→ **SOURCE DATA**
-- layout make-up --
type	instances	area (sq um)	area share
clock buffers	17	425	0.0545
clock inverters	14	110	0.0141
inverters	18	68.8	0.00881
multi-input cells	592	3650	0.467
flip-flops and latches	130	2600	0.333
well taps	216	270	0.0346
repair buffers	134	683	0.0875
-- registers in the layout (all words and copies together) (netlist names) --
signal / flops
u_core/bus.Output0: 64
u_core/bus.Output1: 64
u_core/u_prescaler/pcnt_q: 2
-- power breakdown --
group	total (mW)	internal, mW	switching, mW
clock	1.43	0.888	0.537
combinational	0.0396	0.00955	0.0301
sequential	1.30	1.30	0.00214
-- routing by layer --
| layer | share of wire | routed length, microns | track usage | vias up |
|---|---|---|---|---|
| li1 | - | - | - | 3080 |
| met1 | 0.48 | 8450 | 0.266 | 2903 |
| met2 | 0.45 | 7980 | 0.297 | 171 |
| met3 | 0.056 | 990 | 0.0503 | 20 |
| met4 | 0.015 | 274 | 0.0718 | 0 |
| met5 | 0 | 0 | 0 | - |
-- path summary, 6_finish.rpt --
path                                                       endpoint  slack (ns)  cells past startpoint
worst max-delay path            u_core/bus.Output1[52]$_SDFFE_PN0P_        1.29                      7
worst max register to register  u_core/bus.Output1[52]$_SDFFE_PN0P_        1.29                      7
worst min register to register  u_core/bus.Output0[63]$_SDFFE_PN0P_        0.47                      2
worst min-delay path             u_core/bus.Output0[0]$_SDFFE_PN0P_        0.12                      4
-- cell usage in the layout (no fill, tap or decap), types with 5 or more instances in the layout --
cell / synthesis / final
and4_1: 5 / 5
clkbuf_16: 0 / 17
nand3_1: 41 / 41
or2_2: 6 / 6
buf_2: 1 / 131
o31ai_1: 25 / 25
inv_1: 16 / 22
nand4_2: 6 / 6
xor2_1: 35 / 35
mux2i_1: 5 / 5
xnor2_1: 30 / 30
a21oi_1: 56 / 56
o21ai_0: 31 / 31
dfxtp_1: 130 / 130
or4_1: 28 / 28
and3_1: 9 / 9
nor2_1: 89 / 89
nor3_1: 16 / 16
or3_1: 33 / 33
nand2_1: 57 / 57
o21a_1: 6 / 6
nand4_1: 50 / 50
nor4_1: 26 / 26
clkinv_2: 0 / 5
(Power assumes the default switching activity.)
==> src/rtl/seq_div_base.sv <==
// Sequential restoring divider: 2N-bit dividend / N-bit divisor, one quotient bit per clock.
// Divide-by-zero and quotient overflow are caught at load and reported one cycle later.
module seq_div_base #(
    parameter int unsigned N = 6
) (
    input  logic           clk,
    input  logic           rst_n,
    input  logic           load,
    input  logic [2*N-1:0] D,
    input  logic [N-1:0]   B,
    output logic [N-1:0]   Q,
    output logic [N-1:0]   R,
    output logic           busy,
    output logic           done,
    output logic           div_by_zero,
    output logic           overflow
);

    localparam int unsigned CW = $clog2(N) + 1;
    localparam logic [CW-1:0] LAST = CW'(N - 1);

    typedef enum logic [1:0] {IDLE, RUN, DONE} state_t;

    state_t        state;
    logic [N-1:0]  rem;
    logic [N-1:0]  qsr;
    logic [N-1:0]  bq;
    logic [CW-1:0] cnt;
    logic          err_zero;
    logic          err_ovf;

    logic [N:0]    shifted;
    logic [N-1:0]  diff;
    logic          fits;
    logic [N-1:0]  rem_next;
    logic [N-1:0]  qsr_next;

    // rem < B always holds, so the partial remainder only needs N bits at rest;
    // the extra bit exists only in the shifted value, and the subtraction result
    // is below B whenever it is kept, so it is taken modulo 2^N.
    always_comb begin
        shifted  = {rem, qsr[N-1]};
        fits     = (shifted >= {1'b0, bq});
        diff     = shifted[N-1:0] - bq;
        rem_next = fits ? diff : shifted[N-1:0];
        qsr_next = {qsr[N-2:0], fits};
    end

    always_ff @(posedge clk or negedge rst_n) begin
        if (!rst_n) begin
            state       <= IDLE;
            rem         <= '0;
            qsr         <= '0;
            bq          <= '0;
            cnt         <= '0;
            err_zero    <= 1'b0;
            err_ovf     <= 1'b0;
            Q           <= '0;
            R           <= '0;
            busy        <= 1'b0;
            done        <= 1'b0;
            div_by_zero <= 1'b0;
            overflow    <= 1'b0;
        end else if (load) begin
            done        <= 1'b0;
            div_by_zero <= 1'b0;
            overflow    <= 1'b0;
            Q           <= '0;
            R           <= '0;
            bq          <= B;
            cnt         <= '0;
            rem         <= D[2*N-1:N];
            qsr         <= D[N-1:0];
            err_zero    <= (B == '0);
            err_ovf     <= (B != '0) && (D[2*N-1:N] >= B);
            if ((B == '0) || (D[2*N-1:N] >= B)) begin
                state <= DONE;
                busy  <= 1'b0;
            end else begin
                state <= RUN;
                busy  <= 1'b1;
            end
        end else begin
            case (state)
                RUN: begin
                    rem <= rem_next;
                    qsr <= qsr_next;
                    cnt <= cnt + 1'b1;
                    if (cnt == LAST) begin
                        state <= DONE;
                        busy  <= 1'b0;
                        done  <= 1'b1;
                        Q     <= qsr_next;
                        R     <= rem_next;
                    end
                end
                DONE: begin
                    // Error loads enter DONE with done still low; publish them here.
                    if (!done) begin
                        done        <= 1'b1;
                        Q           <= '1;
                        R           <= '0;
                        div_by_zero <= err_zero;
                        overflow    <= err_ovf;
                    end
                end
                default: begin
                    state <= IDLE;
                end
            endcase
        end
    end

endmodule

→ **WORK TO COMPLETE**
Starting at the line that contains "or3_1: 33 / 33" and stopping after the line that contains "clkinv_2: 0 / 5", write out every line exactly as it appears above, and no other line.

→ **REPLY TO THE EXERCISE**
or3_1: 33 / 33
nand2_1: 57 / 57
o21a_1: 6 / 6
nand4_1: 50 / 50
nor4_1: 26 / 26
clkinv_2: 0 / 5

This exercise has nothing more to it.